Politics, Religion & Probing Questions: How to Handle the ‘Touchy Subjects’

Over the course of their careers, doctors are sure to encounter more than a few uncomfortable questions from patients or staff – and some matters aren’t all that easy to evade.

Despite the frequent occurrence of touchy subjects in medical practice, ethical guidelines rarely dictate what routes docs should take when such sensitive stuff comes up. Preparation for the tough questions is often the best protection. Consider how you’d handle it if these taboo topics came up in your office.

Politics
With the recent Supreme Court ruling on healthcare reform still making headlines and presidential election campaigns in full swing, it may be hard to avoid the presence of political talk in your office. Nonetheless, it serves you well to keep it to a minimum.

In a recent CareerBuilder survey, 36 percent of workers said that they discuss politics at work, and 23 percent of that group said such discussion turned heated or into a fight – the last thing you want patients seeing in your practice.

You’re legally allowed to ban politically charged employee conversation. That may be too restrictive a policy to implement preemptively, but should hot-button talk get out of hand you can nip it in the bud simply by changing your office rules. You’re more limited, however, when it comes to patient discussion. What to do when a patient puts your politics on the spot?

Directness and common sense should guide your dialogue. An interesting question asking your opinion on healthcare reform may be worthy of a chat; since it so directly impacts your profession, your thoughts on the ACA are akin to shop talk. But if you sense that a patient is bringing up election talk or other partisan issues in a way that’s argumentative or hostile, cut it off. Tell your patient that aggressive political debates are bad for his health and inappropriate for the healthcare setting.

Religion
In a 2007 piece from the Archives of Internal Medicine, 75% of physicians said patients sometimes or often mention spiritual issues such as God, prayer, meditation, or the Bible.
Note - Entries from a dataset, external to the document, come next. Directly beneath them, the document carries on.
File: src/rtl/regfile_wb_queue_fifo.sv
// wb_fifo_2w1r: circular buffer taking up to two writes and one read per
// cycle; exposes count, read pointer and every slot for the query logic.
module wb_fifo_2w1r
    import rf_pkg::*;
#(
    parameter  int DEPTH = 4,
    localparam int PW    = $clog2(DEPTH),
    localparam int CW    = PW + 1
) (
    input  logic                   clk,
    input  logic                   rst,
    input  logic                   push0,
    input  wb_entry_t              entry0,
    input  logic                   push1,
    input  wb_entry_t              entry1,
    input  logic                   pop,
    output logic [CW-1:0]          count,
    output logic [PW-1:0]          rd_ptr,
    output wb_entry_t              head,
    output logic [DEPTH-1:0]       valid,
    output wb_entry_t [DEPTH-1:0]  entries
);

    logic [PW-1:0]          wr_ptr_r;
    logic [PW-1:0]          rd_ptr_r;
    logic [CW-1:0]          count_r;
    logic [DEPTH-1:0]       valid_r;
    wb_entry_t [DEPTH-1:0]  mem_r;
    logic [CW-1:0]          n_push_s;
    logic [PW-1:0]          wr_ptr_p1_s;

    always_comb begin
        n_push_s    = CW'(push0) + CW'(push1);
        wr_ptr_p1_s = wr_ptr_r + PW'(1);
    end

    // Pointer, count and valid bookkeeping; a push into the slot being popped wins.
    always_ff @(posedge clk) begin
        if (rst) begin
            wr_ptr_r <= '0;
            rd_ptr_r <= '0;
            count_r  <= '0;
            valid_r  <= '0;
        end else begin
            if (pop) begin
                valid_r[rd_ptr_r] <= 1'b0;
                rd_ptr_r          <= rd_ptr_r + PW'(1);
            end
            if (push0 || push1) begin
                valid_r[wr_ptr_r] <= 1'b1;
            end
            if (push0 && push1) begin
                valid_r[wr_ptr_p1_s] <= 1'b1;
            end
            wr_ptr_r <= wr_ptr_r + n_push_s[PW-1:0];
            count_r  <= count_r + n_push_s - CW'(pop);
        end
    end

    // Entry storage; ALU (push0) takes the older slot when both push.
    always_ff @(posedge clk) begin
        if (push0 && push1) begin
            mem_r[wr_ptr_r]    <= entry0;
            mem_r[wr_ptr_p1_s] <= entry1;
        end else if (push0) begin
            mem_r[wr_ptr_r] <= entry0;
        end else if (push1) begin
            mem_r[wr_ptr_r] <= entry1;
        end
    end

    assign count   = count_r;
    assign rd_ptr  = rd_ptr_r;
    assign head    = mem_r[rd_ptr_r];
    assign valid   = valid_r;
    assign entries = mem_r;

endmodule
Whether or not you experience that much of it in your practice may have to do with the policies of your organization, such as whether you’re owned by a Catholic hospital group or other religiously affiliated entity. Nonetheless, how to handle explicit questions about or acts of spirituality in your patient encounters is a decision you must make based on your comfort level.

If, for whatever reason, you’re uncomfortable partaking in expressions of faith in the medical setting, a cautious way to handle such situations is to respectfully decline to discuss your own religious preferences or any requests to lead a patient in prayer.
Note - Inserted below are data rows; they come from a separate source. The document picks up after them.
===== src/rtl/mem_ctrl.sv =====
// Byte-wide RAM/IO port controller: arbitrates IF and LSB, sequences byte
// cycles and reassembles little-endian read data into one reply per access.
module mem_ctrl
  import mem_pkg::*;
(
  input  logic                  clk_in,
  input  logic                  rst_in,
  input  logic                  rdy_in,
  input  logic                  flush_signal,
  input  logic                  io_buffer_full,
  input  logic [7:0]            mem_din,
  output logic [7:0]            mem_dout,
  output logic [ADDR_WIDTH-1:0] mem_a,
  output logic                  mem_wr,
  input  logic                  if_query_en,
  input  logic [ADDR_WIDTH-1:0] if_query_addr,
  output logic                  if_reply_en,
  output logic [31:0]           if_reply_data,
  input  logic                  lsb_query_en,
  input  logic                  lsb_query_type,
  input  logic [ADDR_WIDTH-1:0] lsb_query_addr,
  input  logic [1:0]            lsb_data_width,
  input  logic [31:0]           lsb_query_data,
  output logic                  lsb_reply_en,
  output logic [31:0]           lsb_reply_data
);

  state_e                  state_q, state_d;
  logic [2:0]              step_q, step_d;
  logic [2:0]              nbytes_q, nbytes_d;
  logic                    is_lsb_q, is_lsb_d;
  logic                    flushed_q, flushed_d;
  logic [31:0]             wdata_q, wdata_d;
  logic [31:0]             rdata_q, rdata_d;
  logic [ADDR_WIDTH-1:0]   mem_a_q, mem_a_d;
  logic [7:0]              mem_dout_q, mem_dout_d;
  logic                    wr_q, wr_d;
  logic                    if_reply_en_q, if_reply_en_d;
  logic [31:0]             if_reply_data_q, if_reply_data_d;
  logic                    lsb_reply_en_q, lsb_reply_en_d;
  logic [31:0]             lsb_reply_data_q, lsb_reply_data_d;

  logic                    arb_en_s;
  logic                    lsb_stall_s;
  logic                    if_gnt_s;
  logic                    lsb_gnt_s;

  assign arb_en_s    = (state_q == IDLE) & ~flush_signal;
  assign lsb_stall_s = lsb_query_type & io_buffer_full &
                       (lsb_query_addr[17:16] == IO_PREFIX);

  mem_rr_arbiter u_arb (
    .clk_i       (clk_in),
    .rst_ni      (rst_in),
    .hold_en_i   (rdy_in),
    .arb_en_i    (arb_en_s),
    .if_req_i    (if_query_en),
    .lsb_req_i   (lsb_query_en),
    .lsb_stall_i (lsb_stall_s),
    .if_gnt_o    (if_gnt_s),
    .lsb_gnt_o   (lsb_gnt_s)
  );

  // Byte sequencer: next state, address/data stepping and reply generation.
  always_comb begin
    state_d          = state_q;
    step_d           = step_q;
    nbytes_d         = nbytes_q;
    is_lsb_d         = is_lsb_q;
    flushed_d        = flushed_q;
    wdata_d          = wdata_q;
    rdata_d          = rdata_q;
    mem_a_d          = mem_a_q;
    mem_dout_d       = mem_dout_q;
    wr_d             = 1'b0;
    if_reply_en_d    = 1'b0;
    if_reply_data_d  = if_reply_data_q;
    lsb_reply_en_d   = 1'b0;
    lsb_reply_data_d = lsb_reply_data_q;

    case (state_q)
      IDLE: begin
        if (if_gnt_s || lsb_gnt_s) begin
          step_d    = 3'd0;
          flushed_d = 1'b0;
          rdata_d   = 32'd0;
          is_lsb_d  = lsb_gnt_s;
          if (if_gnt_s) begin
            nbytes_d = 3'd4;
            mem_a_d  = if_query_addr;
          end else begin
            nbytes_d = width_to_bytes(lsb_data_width);
            mem_a_d  = lsb_query_addr;
          end
          if (lsb_gnt_s && lsb_query_type) begin
            state_d    = WRITE;
            wdata_d    = lsb_query_data;
            mem_dout_d = lsb_query_data[7:0];
            wr_d       = 1'b1;
          end else begin
            state_d = READ;
          end
        end else begin
          state_d = IDLE;
        end
      end

      READ: begin
        if (flush_signal) begin
          state_d = DONE;
        end else begin
          // mem_din carries the byte addressed one cycle earlier.
          case (step_q)
            3'd1:    rdata_d[7:0]   = mem_din;
            3'd2:    rdata_d[15:8]  = mem_din;
            3'd3:    rdata_d[23:16] = mem_din;
            3'd4:    rdata_d[31:24] = mem_din;
            default: rdata_d        = rdata_q;
          endcase
          if (step_q == nbytes_q) begin
            state_d = DONE;
            if (is_lsb_q) begin
              lsb_reply_en_d   = 1'b1;
              lsb_reply_data_d = rdata_d;
            end else begin
              if_reply_en_d   = 1'b1;
              if_reply_data_d = rdata_d;
            end
          end else begin
            if (step_q < (nbytes_q - 3'd1)) begin
              mem_a_d = mem_a_q + 32'd1;
            end else begin
              mem_a_d = mem_a_q;
            end
            step_d = step_q + 3'd1;
          end
        end
      end

      WRITE: begin
        // A flush cannot cancel a store already on the bus, only its reply.
        flushed_d = flushed_q | flush_signal;
        if (step_q == (nbytes_q - 3'd1)) begin
          state_d = DONE;
          wr_d    = 1'b0;
          if (!(flushed_q || flush_signal)) begin
            lsb_reply_en_d   = 1'b1;
            lsb_reply_data_d = 32'd0;
          end else begin
            lsb_reply_en_d = 1'b0;
          end
        end else begin
          mem_a_d    = mem_a_q + 32'd1;
          mem_dout_d = wdata_q[15:8];
          wdata_d    = {8'd0, wdata_q[31:8]};
          wr_d       = 1'b1;
          step_d     = step_q + 3'd1;
        end
      end

      DONE: begin
        state_d = IDLE;
      end

      default: begin
        state_d = IDLE;
      end
    endcase
  end

  // State and output registers; rdy_in low freezes everything.
  always_ff @(posedge clk_in or negedge rst_in) begin
    if (!rst_in) begin
      state_q          <= IDLE;
      step_q           <= 3'd0;
      nbytes_q         <= 3'd0;
      is_lsb_q         <= 1'b0;
      flushed_q        <= 1'b0;
      wdata_q          <= 32'd0;
      rdata_q          <= 32'd0;
      mem_a_q          <= 32'd0;
      mem_dout_q       <= 8'd0;
      wr_q             <= 1'b0;
      if_reply_en_q    <= 1'b0;
      if_reply_data_q  <= 32'd0;
      lsb_reply_en_q   <= 1'b0;
      lsb_reply_data_q <= 32'd0;
    end else if (rdy_in) begin
      state_q          <= state_d;
      step_q           <= step_d;
      nbytes_q         <= nbytes_d;
      is_lsb_q         <= is_lsb_d;
      flushed_q        <= flushed_d;
      wdata_q          <= wdata_d;
      rdata_q          <= rdata_d;
      mem_a_q          <= mem_a_d;
      mem_dout_q       <= mem_dout_d;
      wr_q             <= wr_d;
      if_reply_en_q    <= if_reply_en_d;
      if_reply_data_q  <= if_reply_data_d;
      lsb_reply_en_q   <= lsb_reply_en_d;
      lsb_reply_data_q <= lsb_reply_data_d;
    end
  end

  assign mem_a          = mem_a_q;
  assign mem_dout       = mem_dout_q;
  assign mem_wr         = wr_q & rdy_in;
  assign if_reply_en    = if_reply_en_q;
  assign if_reply_data  = if_reply_data_q;
  assign lsb_reply_en   = lsb_reply_en_q;
  assign lsb_reply_data = lsb_reply_data_q;

endmodule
Some doctors establish a happy medium by refraining from engaging in shows of religion, instead of standing respectfully by while patients do so in their presence.

“Being there silently with the patient during the prayer is, for the most part, a benign demonstration of validating the patient’s faith as being important to them,” Dr. G. Richard Holt, professor emeritus in the Dept. of Otolaryngology at the University of Texas Health Science Center at San Antonio, told amednews. “It does no harm to the doctor or the patient and usually does good. To me, once you start taking an active part in it, I’m concerned that it becomes different.”

Your Personal Life
While working for doctors and lawyers in my hometown, I observed the discomfort some of them experienced when patients or clients tried to discuss the concerns of their private lives – divorce, death in the family, legal or health troubles affecting their kin – in a public way.

And that doesn’t begin to scratch the surface of what personal information some patients may try to pry out of you. Some folks want a small-town doctor experience from their physicians no matter where they live, and won’t be shy about digging up whatever they can about you.

Navigating that territory requires that you establish boundaries and stick to them. Keeping all of your business to yourself is no easy task, as it would likely necessitate that you opt not to care for any individuals you have a personal connection to fellow congregants in your church, parents of your children’s schoolmates, or relatives of your friends. Maybe that type of strategy appeals to you, or maybe it feels limiting.

But choosing to keep your private life as private as possible doesn’t make you cold. Faced with a probing question about your ailing mother’s condition or why you and your husband are splitting up, straightforwardly inform your inquiring audience that you’re choosing not to discuss such matters in your work setting.

When appropriate, as in matters of condolence, thank your patient for expressing concern. With the nosy folks, get right back to the health issues that brought them to your office in the first place.

How have you worked through these kinds of situations with staff or patients?